Блокадные рассказы, голос матери, треугольнички с фронта - все тут - в "Ленинградской симфонии". Вот смотрите, такие листовки разбрасывали немцы, в самом начале блокады:
Из кольца вы не уйдете,
Как клопы вы все помрете,
Чечевицу доедите,
Город Ленина сдадите.
А вот такие письма писали дети своим отцам: "Кто тебе сказал, что у нас 800 граммов хлеба в день? Не верь - у нас не 800, и не 400, а только 150 граммов. Папа, приезжай скорей, привези нам хлебца".
А вот, что вспоминает мама Ларина - ее голос раздается из трещащих динамиков, откуда-то сверху, как будто с небес. "Мы жили на четвертом этаже, а сверху жил наш сосед. Так вот, мне потом мама рассказывала, что он свою дочь съел. Убил и съел. И мне было странно, как это он ее убил и освежевал, ведь ей было тогда 16 лет. Она была большая уже. А потом где-то на дороге он нашел крысу, уже дохлую крысу. И кто знает, отчего она умерла, может, от болезни какой. И вообще сколько она пролежала - никто не знал. Так вот, он съел ее, отравился и умер".

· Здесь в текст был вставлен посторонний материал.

$ cat src/design/rv_pkg.sv
`default_nettype none

package rv_pkg;

  // register and pc width
  localparam int unsigned xlen = 64;

  // first fetch address after reset
  localparam logic [xlen-1:0] reset_pc = '0;

  // ebreak has one fixed encoding
  localparam logic [31:0] ebreak_word = 32'h0010_0073;

  // funct3 codes shared by op and op_imm
  localparam logic [2:0] f3_add = 3'b000;
  localparam logic [2:0] f3_slt = 3'b010;
  localparam logic [2:0] f3_xor = 3'b100;
  localparam logic [2:0] f3_or  = 3'b110;
  localparam logic [2:0] f3_and = 3'b111;

  // funct7 for op, alt selects sub
  localparam logic [6:0] f7_base = 7'b000_0000;
  localparam logic [6:0] f7_alt  = 7'b010_0000;

  // major opcodes of the supported subset
  typedef enum logic [6:0] {
    opc_op_imm = 7'b001_0011,
    opc_op     = 7'b011_0011,
    opc_lui    = 7'b011_0111,
    opc_auipc  = 7'b001_0111,
    opc_jal    = 7'b110_1111,
    opc_system = 7'b111_0011
  } opcode_e;

  typedef enum logic [2:0] {
    alu_add,
    alu_sub,
    alu_slt,
    alu_xor,
    alu_or,
    alu_and
  } alu_op_e;

  // one instruction word, four format views
  typedef union packed {
    struct packed {
      logic [6:0] funct7;
      logic [4:0] rs2;
      logic [4:0] rs1;
      logic [2:0] funct3;
      logic [4:0] rd;
      logic [6:0] opcode;
    } r;
    struct packed {
      logic [11:0] imm;
      logic [4:0]  rs1;
      logic [2:0]  funct3;
      logic [4:0]  rd;
      logic [6:0]  opcode;
    } i;
    struct packed {
      logic [19:0] imm;
      logic [4:0]  rd;
      logic [6:0]  opcode;
    } u;
    // jump immediate bits as scrambled by the isa
    struct packed {
      logic       imm20;
      logic [9:0] imm10_1;
      logic       imm11;
      logic [7:0] imm19_12;
      logic [4:0] rd;
      logic [6:0] opcode;
    } j;
  } inst_t;

  // decoded controls for one cycle
  typedef struct packed {
    logic [4:0]      rs1;
    logic [4:0]      rs2;
    logic [4:0]      rd;
    logic [xlen-1:0] imm;
    alu_op_e         alu_op;
    logic            a_sel_pc;
    logic            a_zero;
    logic            b_sel_imm;
    logic            wb_link;
    logic            we;
    logic            jump;
    logic            valid;
  } ctrl_t;

  // one record per executed instruction
  typedef struct packed {
    logic            valid;
    logic [xlen-1:0] pc;
    logic [31:0]     inst;
    logic [4:0]      rd;
    logic            we;
    logic [xlen-1:0] wdata;
  } retire_t;

endpackage

`default_nettype wire

$ cat src/design/rv_imem.sv
`default_nettype none

module rv_imem #(
  parameter int unsigned imem_depth = 64
) (
  input  logic                          clk,
  input  logic [63:0]                   addr,
  output rv_pkg::inst_t                 rdata,
  input  logic                          load_en,
  input  logic [$clog2(imem_depth)-1:0] load_addr,
  input  logic [31:0]                   load_data
);

  localparam int unsigned aw = $clog2(imem_depth);

  // program words, no reset
  logic [31:0] mem [imem_depth];

  // word index, upper address bits dropped so fetch wraps
  logic [aw-1:0] word_idx;

  assign word_idx = addr[aw+1:2];

  // asynchronous fetch
  assign rdata = mem[word_idx];

  // loader writes one word per edge
  always_ff @(posedge clk) begin
    if (load_en) begin
      mem[load_addr] <= load_data;
    end
  end

endmodule

`default_nettype wire

$ cat config.mk
export PLATFORM = sky130hd
export DESIGN_NAME = rv_imem
export DESIGN_NICKNAME = d
export VERILOG_FILES = /design/src/design/rv_pkg.sv /design/src/design/rv_imem.sv
export SDC_FILE = /design/constraint.sdc
export NUM_CORES = 2
export LEC_CHECK = 0
export ABC_CLOCK_PERIOD_IN_PS = 5100
export BUFFER_PORTS_ARGS = -buffer_cell sky130_fd_sc_hd__buf_4
export CAP_MARGIN = 40
export CELL_PAD_IN_SITES_DETAIL_PLACEMENT = 0
export CELL_PAD_IN_SITES_GLOBAL_PLACEMENT = 1
export CORE_MARGIN = 1
export CORE_UTILIZATION = 30
export CTS_BUF_LIST = sky130_fd_sc_hd__clkbuf_2 sky130_fd_sc_hd__clkbuf_4 sky130_fd_sc_hd__clkbuf_8
export DETAILED_ROUTE_END_ITERATION = 10
export GPL_TIMING_DRIVEN = 0
export HOLD_SLACK_MARGIN = 0.02
export PLACE_DENSITY_LB_ADDON = 0.2
export SYNTH_ARGS = -nofsm -noshare
export SYNTH_HDL_FRONTEND = slang
export SYNTH_SLANG_ARGS = --single-unit
export TNS_END_PERCENT = 5
$ cat constraint.sdc
create_clock -name clk -period 5.1 [get_ports clk]
set_clock_uncertainty 0.15 [all_clocks]
set_input_delay 1.02 -clock clk [delete_from_list [all_inputs] [get_ports clk]]
set_output_delay 1.02 -clock clk [all_outputs]
set_load 0.02 [all_outputs]
Yosys cells after proc, flatten, opt, wreduce, memory -nomap -nowiden
Memories as Yosys holds them, arrays and structs flattened.
Cells that the tools add are included.
Operators by class
  mux-type cells: 2
Operators by type and width (number)
  $mux W1: 2
Word-level totals
  word-level logic and storage cells: 3
  output and inout port bits: 32
  memories: 1
  input port bits: 104
  flip-flop bits (word level): 0
  memory bits (writable): 2048
Memories
  mem: depth 64, width 32, read ports 1, clocked after memory_dff 0, wr ports 1, RTL line rv_imem.sv:17  | logic [31:0] mem [imem_depth];

Logic depth before layout (Yosys ltp)
  depth in word-level cells: 2
  gate-level depth with buffers: 10
  mapped depth without buffers: 5

Worst setup path before layout
No wires, ideal clock.
  path type: input to register
  start: input port load_addr[3]
  end: memory mem[48][0] (enable)
  setup slack: 0.770 ns
  buffers on the path: 1
  required time: 4.489 ns
  cell stages on the path: 4
  arrival: 3.719 ns
  cells stage by stage: clkbuf_1 -> nor2b_1 -> nand4b_1 -> nor3_1
RTL lines
  start, declared: RTL line rv_imem.sv:10  | input logic [$clog2(imem_depth)-1:0] load_addr,
  end, declared: RTL line rv_imem.sv:17
No word-level cell before the write port.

Или вот еще история про то, как ее - маленькую девчушку - злая тетя заманила в какой-то подвал. "Девочка, тебе не нужна кукла? А то у меня дочь умерла, а куклу некуда девать". Я и пошла. Заходим мы в парадную, и она меня отводит в полуподвальную комнату и говорит: "Подожди, я схожу за куклой". Уходит и запирает дверь. А под потолком маленькое окошко прямо на асфальт - только через него свет и попадает. И вдруг я слышу за дверью разговор. Мужской голос спрашивает: "Ну что? Привела? - Привела. - Жирненькая? - Ну ничего, нормальная". Я сразу поняла, что они меня сейчас съедят, потому что слышала о таких случаях - их очень много было. Слышала, но никогда не думала, что это со мной произойдет. Так вот я вылезла в это окошко на асфальт и убежала".
Много историй рассказал Ларин - обо всех не напишешь. Да и не к чему - большинство из них известны. Знаем, что ели мертвых, знаем, что ели живых. Знаем, как учили детей в простывших бомбоубежищах, знаем и о буженине в Смольном. Знаем. Помним. Никогда не забудем. И спасибо каждому, кто об этом говорит. Другое дело - как.
Ларин, артист масочный, куртуазный (даром ли свой театр "Монплезиром" назвал?), попытался сыграть серьезный драматический и очень драматичный текст. Но не сумел - загляделся в зал, заигрался с куколкой, притупил остроту чувств. Попытавшись очень страшные вещи проговорить обыденным будничным языком, он не учел, что тут необходимо соблюсти пропорцию: минуту говорим просто, две - с жестким пафосом. Причем простоту сопровождаем отчетливым ярким видеорядом. Вместо этого Ларин начал кривляться, вставлять себе искусственные челюсти, рядиться в бабушкин платок. Не нужно. Глупо и нестрашно.
Понятно, что главная тема "Ленинградской симфонии" - бессмыслица блокады, ее неоправданность. Но ведь выразить это можно так, чтобы было интересно или хотя бы нестыдно. А вышло - по-черномырдински - как всегда.
Конечно, хорошо говорить о блокаде. Очень хорошо. Но иногда можно и промолчать. Просто тихо постоять в пискаревском парке, слушая мерный стук метронома. История от этого только выиграет.